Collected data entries
Start of Block

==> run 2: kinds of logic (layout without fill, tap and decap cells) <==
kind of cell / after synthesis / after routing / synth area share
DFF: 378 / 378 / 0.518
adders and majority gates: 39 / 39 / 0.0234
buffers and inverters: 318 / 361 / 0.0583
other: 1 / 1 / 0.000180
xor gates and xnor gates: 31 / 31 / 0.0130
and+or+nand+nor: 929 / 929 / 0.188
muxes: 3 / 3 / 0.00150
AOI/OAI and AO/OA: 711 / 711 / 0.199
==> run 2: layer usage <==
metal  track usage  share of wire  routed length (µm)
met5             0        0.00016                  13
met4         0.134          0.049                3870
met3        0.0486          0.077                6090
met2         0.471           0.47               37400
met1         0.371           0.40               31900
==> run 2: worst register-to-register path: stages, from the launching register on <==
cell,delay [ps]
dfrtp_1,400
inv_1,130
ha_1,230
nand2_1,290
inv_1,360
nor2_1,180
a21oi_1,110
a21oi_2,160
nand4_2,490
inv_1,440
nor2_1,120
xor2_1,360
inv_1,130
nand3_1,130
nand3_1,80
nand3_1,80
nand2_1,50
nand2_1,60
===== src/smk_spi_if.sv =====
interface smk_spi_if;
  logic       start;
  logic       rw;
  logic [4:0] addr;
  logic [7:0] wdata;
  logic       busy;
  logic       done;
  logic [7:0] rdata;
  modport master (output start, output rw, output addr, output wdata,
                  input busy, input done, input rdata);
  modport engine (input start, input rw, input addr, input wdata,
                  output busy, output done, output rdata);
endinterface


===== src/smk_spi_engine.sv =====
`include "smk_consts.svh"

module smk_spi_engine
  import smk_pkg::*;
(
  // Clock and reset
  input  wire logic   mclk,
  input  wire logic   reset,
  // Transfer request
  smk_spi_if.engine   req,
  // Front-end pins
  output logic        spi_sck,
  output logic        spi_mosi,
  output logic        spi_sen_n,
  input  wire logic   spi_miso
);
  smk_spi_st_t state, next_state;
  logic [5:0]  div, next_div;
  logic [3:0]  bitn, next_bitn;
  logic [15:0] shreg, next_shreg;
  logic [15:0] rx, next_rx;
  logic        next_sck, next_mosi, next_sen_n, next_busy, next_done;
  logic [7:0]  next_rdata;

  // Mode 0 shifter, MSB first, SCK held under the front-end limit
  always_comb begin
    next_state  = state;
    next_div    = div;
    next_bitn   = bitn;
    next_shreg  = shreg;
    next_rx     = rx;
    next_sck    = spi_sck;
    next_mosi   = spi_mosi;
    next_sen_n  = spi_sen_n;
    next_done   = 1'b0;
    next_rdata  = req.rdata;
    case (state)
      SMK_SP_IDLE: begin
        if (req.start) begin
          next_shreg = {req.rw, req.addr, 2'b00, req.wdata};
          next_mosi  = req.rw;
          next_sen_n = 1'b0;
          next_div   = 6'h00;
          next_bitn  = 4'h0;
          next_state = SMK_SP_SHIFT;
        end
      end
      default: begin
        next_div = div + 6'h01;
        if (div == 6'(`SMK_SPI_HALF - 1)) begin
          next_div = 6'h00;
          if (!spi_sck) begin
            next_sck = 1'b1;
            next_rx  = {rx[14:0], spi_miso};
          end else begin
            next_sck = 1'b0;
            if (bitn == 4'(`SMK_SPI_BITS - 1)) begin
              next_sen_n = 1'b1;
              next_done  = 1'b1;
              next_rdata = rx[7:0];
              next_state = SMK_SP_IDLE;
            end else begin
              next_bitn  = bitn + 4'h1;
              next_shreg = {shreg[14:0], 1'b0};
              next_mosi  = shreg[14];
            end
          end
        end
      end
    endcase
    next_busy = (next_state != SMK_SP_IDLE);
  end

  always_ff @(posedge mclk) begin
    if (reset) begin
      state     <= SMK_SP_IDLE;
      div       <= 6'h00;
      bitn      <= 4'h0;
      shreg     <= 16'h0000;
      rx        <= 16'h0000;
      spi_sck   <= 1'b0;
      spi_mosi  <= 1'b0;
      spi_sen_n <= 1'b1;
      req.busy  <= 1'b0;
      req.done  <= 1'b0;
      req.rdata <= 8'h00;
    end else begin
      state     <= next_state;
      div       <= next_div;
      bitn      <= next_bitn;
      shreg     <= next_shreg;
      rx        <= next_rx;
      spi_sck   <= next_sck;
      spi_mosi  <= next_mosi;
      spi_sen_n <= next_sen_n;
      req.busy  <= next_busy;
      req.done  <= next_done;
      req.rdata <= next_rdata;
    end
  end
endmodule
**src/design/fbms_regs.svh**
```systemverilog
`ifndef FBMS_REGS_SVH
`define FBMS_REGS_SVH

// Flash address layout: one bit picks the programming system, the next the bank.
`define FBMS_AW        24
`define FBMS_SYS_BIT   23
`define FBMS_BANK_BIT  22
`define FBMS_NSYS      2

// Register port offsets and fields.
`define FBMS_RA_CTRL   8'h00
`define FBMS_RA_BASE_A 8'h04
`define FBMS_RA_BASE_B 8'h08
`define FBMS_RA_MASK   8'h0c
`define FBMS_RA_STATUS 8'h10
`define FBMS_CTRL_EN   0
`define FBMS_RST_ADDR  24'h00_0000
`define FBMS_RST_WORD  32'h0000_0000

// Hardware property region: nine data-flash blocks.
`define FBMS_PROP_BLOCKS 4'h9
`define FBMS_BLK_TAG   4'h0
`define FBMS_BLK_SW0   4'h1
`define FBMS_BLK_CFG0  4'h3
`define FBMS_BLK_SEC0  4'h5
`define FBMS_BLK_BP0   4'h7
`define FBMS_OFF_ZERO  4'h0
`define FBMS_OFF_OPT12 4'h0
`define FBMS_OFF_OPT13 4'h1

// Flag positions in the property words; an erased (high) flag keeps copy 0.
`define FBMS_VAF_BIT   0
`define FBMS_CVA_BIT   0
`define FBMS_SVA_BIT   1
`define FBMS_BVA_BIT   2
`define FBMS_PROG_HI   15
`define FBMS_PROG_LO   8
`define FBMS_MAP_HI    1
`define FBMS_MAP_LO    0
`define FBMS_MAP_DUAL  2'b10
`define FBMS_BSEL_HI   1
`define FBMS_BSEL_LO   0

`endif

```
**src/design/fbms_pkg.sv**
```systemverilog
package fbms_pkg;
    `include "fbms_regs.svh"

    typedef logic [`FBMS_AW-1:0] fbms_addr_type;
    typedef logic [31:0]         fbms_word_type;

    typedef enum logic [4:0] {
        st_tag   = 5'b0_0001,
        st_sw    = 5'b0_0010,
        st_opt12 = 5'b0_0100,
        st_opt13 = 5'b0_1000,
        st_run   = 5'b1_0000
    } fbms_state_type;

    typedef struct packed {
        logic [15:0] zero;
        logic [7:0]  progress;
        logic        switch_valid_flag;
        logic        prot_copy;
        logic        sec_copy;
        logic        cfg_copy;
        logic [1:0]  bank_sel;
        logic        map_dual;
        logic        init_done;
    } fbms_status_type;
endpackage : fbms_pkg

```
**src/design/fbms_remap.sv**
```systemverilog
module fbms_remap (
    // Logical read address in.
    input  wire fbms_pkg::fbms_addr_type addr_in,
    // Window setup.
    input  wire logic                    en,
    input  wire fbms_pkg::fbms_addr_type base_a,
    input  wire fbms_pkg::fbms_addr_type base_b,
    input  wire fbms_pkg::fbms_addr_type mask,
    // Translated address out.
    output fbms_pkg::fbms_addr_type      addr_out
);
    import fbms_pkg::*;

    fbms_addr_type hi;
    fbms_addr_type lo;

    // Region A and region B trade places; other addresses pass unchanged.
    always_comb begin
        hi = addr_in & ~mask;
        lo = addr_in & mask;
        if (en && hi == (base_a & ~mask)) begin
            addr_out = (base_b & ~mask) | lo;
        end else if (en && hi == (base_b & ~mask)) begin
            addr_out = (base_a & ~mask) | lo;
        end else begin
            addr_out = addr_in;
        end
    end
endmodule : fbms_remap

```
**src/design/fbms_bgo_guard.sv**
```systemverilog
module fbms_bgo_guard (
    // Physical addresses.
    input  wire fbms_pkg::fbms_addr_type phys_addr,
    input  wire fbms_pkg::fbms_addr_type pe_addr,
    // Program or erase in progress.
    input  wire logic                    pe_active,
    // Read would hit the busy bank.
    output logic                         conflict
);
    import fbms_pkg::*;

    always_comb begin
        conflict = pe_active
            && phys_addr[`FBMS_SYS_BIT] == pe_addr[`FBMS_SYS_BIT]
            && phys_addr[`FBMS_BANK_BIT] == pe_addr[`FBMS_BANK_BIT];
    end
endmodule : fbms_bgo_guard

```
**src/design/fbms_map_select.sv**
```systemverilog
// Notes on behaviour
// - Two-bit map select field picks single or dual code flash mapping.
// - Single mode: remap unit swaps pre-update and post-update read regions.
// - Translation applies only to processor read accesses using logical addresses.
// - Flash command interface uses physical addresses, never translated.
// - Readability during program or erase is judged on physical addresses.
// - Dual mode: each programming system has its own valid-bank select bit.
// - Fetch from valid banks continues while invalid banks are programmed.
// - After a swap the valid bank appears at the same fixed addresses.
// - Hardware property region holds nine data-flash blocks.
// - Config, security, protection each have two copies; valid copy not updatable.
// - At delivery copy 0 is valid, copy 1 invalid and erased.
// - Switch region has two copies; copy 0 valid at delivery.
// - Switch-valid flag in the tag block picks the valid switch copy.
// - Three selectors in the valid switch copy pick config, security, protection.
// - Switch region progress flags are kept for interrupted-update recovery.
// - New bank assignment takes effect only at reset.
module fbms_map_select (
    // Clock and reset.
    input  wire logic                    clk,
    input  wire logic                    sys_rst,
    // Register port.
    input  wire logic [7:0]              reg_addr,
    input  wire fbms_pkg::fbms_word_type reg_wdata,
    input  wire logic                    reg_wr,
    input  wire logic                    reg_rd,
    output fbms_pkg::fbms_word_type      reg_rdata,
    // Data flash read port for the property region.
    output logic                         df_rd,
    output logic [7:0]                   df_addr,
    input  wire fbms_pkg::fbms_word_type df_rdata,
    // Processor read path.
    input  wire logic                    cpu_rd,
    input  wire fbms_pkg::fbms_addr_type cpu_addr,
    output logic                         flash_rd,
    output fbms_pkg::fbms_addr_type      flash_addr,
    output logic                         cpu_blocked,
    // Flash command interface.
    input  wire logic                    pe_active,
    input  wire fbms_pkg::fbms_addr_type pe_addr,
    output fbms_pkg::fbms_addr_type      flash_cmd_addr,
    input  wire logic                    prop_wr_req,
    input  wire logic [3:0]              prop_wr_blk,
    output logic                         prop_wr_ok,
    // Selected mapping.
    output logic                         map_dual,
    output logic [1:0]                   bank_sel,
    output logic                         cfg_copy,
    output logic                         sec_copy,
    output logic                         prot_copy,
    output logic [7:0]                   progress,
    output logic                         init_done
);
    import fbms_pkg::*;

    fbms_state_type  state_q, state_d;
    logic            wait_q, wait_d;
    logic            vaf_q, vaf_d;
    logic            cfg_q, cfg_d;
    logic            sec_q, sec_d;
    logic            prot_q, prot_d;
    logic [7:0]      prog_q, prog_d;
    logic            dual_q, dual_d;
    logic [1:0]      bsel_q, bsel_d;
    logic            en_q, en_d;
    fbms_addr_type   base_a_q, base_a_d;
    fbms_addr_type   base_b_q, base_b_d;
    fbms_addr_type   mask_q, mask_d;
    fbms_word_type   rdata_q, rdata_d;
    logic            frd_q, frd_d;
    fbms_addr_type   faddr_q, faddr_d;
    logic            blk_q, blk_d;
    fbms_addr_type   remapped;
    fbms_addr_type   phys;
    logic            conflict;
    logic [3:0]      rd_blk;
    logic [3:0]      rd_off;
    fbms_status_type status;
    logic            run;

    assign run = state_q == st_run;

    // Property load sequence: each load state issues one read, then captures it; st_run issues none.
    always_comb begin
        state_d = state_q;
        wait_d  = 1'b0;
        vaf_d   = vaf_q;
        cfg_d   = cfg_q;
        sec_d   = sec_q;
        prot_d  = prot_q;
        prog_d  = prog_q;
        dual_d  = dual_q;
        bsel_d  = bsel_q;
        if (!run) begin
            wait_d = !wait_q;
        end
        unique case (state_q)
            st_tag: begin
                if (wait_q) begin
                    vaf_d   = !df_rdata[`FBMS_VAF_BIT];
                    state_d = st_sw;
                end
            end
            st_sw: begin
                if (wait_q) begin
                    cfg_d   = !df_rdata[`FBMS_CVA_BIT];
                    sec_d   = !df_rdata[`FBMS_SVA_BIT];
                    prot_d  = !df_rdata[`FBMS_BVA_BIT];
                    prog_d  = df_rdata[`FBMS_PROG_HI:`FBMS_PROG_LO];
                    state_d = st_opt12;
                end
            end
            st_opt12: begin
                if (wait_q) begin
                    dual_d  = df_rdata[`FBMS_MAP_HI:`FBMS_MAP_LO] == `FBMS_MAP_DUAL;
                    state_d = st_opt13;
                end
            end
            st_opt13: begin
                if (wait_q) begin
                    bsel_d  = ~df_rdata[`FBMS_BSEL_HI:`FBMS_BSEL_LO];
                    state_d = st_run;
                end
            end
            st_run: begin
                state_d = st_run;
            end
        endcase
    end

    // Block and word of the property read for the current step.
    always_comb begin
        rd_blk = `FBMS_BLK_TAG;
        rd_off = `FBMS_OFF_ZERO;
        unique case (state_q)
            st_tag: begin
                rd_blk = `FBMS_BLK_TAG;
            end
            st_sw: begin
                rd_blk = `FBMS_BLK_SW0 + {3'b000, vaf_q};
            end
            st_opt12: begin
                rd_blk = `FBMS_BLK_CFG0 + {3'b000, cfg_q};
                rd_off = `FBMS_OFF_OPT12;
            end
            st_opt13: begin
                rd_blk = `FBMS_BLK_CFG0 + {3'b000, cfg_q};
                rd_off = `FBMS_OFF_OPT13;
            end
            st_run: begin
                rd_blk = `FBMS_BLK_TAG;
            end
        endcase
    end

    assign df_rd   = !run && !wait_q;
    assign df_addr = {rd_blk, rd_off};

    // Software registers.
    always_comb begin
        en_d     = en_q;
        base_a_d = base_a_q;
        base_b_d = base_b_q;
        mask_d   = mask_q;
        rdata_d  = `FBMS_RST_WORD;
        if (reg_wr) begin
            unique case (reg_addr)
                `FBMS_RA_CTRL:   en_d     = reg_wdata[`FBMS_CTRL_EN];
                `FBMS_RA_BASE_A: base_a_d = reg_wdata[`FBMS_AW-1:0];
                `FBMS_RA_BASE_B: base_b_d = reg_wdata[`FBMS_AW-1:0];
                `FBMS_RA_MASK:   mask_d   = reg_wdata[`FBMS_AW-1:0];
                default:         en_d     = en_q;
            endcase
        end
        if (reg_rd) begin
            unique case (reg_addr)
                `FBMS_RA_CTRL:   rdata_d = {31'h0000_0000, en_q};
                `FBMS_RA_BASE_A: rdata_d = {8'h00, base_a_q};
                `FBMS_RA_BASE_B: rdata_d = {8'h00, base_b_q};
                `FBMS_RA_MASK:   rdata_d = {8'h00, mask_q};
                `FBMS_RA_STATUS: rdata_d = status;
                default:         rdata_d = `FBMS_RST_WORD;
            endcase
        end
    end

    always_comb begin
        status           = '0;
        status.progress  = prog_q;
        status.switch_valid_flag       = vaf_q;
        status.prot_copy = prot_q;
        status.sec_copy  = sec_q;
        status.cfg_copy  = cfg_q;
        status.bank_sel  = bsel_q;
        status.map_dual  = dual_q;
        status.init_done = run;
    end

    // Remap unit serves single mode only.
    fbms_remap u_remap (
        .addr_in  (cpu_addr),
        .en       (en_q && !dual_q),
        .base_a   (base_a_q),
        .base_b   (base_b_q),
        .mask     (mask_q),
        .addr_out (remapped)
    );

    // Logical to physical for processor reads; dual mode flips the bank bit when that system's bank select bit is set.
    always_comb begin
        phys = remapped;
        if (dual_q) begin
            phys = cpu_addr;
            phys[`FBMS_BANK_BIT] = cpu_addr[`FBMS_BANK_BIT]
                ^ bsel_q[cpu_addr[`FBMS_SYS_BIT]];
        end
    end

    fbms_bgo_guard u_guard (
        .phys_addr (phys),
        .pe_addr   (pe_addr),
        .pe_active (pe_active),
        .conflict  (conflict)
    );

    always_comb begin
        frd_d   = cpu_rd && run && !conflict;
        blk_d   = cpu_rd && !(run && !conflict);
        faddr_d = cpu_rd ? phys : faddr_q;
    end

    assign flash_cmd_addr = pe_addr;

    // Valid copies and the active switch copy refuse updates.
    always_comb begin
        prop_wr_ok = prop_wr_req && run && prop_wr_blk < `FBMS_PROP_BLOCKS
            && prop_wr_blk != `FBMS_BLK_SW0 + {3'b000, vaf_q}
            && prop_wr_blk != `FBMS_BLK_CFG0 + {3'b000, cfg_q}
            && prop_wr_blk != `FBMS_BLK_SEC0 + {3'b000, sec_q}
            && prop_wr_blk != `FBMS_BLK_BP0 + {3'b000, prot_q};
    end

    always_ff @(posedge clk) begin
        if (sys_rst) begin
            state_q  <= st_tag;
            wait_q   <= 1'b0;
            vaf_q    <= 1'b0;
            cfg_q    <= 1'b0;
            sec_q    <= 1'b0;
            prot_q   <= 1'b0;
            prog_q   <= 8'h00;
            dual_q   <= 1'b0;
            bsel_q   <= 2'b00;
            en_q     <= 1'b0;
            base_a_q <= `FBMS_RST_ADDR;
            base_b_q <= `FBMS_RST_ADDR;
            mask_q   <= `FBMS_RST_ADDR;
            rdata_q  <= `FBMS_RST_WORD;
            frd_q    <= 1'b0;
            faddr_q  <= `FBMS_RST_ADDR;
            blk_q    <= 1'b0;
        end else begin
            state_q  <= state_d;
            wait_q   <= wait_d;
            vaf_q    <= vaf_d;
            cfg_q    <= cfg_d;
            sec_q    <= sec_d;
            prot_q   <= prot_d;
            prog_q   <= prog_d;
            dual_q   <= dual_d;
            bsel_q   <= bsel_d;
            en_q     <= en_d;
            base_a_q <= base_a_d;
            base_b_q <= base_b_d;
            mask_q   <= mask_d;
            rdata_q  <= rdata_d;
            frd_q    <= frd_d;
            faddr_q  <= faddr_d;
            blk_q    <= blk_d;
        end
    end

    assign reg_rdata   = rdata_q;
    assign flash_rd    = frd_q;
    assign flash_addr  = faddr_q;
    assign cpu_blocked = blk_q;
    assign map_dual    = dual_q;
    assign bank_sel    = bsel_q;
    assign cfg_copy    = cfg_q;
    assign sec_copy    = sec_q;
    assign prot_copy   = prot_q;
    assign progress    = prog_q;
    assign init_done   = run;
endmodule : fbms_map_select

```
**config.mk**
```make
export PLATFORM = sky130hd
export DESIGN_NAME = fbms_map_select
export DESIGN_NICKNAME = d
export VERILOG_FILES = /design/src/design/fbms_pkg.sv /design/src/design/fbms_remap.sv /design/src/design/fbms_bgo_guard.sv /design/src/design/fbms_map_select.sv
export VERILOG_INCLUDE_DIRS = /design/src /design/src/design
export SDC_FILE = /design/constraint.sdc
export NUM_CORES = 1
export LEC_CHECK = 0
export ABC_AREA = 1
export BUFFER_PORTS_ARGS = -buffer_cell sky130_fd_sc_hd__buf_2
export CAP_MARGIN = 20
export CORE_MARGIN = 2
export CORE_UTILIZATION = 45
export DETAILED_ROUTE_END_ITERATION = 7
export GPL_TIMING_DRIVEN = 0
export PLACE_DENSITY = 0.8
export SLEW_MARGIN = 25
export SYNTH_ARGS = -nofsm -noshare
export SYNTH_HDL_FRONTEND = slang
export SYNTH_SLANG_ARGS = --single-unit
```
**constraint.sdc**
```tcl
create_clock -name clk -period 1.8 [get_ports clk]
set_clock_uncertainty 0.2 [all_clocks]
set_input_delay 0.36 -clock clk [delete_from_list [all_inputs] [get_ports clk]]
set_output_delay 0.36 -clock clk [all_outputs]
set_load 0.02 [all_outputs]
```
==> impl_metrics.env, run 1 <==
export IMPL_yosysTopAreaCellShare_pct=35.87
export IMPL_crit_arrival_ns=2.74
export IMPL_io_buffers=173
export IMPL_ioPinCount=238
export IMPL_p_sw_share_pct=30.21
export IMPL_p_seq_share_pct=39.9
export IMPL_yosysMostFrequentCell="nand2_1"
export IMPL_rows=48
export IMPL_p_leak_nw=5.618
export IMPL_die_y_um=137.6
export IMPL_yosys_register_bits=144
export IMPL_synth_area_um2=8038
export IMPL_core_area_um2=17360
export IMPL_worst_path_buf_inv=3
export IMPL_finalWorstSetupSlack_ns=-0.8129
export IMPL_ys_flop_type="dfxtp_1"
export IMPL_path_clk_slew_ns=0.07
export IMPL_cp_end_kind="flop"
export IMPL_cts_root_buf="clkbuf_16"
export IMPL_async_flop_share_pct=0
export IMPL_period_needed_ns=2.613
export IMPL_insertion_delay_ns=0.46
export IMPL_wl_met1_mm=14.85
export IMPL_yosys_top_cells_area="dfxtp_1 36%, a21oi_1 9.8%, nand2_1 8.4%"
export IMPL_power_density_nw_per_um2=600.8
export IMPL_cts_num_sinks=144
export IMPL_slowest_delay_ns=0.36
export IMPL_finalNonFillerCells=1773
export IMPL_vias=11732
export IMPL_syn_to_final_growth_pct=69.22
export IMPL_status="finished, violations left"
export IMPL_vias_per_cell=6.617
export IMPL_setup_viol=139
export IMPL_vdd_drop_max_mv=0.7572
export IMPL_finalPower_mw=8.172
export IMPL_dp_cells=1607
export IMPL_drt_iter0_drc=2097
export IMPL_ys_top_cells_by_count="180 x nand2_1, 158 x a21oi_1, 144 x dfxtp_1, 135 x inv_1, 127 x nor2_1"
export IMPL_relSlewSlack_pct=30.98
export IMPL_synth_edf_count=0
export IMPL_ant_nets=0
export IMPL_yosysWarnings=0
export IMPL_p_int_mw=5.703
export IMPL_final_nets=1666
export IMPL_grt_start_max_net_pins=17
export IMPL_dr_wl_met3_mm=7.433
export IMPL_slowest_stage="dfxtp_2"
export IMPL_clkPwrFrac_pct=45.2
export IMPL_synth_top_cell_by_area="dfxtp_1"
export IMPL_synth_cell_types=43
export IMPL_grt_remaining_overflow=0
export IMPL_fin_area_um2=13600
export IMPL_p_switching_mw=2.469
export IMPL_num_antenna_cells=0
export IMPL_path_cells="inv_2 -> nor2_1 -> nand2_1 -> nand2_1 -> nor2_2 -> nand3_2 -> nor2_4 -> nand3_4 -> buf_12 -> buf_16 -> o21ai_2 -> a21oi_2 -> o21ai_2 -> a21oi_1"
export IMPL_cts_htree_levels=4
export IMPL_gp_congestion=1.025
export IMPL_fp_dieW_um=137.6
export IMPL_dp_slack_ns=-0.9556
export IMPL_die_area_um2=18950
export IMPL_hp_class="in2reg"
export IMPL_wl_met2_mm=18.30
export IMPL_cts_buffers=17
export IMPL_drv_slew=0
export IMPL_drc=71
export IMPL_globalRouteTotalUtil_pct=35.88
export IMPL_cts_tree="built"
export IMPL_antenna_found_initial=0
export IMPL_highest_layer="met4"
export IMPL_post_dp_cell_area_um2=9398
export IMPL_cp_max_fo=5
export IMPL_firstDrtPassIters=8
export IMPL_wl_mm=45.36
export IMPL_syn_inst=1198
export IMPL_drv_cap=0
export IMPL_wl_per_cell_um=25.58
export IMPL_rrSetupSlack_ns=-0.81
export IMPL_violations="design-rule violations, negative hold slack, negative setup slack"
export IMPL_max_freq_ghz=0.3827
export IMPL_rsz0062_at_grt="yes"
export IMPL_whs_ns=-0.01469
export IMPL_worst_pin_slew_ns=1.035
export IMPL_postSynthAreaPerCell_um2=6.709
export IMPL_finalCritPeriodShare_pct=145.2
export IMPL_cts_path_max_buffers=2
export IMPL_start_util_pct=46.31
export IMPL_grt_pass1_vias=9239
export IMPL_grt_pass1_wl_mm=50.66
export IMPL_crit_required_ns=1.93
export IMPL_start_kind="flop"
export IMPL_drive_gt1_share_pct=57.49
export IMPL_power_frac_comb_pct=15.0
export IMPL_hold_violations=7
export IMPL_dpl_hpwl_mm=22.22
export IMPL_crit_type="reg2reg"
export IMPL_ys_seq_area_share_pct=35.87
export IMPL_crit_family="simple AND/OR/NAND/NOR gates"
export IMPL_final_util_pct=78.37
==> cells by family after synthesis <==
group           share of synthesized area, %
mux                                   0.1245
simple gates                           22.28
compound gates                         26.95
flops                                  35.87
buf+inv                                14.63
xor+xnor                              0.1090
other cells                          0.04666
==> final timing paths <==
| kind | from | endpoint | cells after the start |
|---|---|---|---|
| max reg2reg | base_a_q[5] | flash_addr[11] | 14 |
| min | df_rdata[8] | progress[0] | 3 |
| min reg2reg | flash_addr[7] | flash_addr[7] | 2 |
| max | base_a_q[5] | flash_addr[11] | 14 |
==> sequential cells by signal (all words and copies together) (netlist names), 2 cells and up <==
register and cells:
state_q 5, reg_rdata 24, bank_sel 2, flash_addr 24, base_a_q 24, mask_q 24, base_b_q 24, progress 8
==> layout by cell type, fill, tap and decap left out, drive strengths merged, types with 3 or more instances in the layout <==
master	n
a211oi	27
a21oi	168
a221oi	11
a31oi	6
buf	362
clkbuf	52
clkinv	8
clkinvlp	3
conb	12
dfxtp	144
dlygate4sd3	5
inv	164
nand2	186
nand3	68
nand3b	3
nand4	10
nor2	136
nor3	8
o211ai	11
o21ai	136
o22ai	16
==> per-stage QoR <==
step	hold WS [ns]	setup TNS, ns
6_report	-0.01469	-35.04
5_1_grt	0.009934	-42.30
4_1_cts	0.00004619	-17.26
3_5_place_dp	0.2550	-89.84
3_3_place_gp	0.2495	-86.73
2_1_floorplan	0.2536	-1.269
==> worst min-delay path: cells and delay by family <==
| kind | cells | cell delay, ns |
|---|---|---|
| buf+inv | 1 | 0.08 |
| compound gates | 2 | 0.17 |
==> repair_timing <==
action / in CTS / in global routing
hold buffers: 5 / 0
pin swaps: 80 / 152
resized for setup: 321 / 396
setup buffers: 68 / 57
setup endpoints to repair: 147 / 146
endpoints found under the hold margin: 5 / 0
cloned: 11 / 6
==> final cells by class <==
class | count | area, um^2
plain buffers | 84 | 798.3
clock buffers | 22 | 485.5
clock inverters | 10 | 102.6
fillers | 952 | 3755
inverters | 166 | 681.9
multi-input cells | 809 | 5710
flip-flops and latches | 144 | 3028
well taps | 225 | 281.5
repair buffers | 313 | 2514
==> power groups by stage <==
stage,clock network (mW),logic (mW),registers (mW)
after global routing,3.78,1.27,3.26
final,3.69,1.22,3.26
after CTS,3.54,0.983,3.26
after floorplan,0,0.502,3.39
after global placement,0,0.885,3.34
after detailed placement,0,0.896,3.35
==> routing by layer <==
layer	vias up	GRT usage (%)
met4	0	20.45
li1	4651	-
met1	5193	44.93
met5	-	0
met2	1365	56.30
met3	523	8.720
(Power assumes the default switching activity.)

End of Block

**WORK TO COMPLETE**
Return each line from the records that includes the word "under".

**ANSWER AREA**
  // Mode 0 shifter, MSB first, SCK held under the front-end limit
endpoints found under the hold margin: 5 / 0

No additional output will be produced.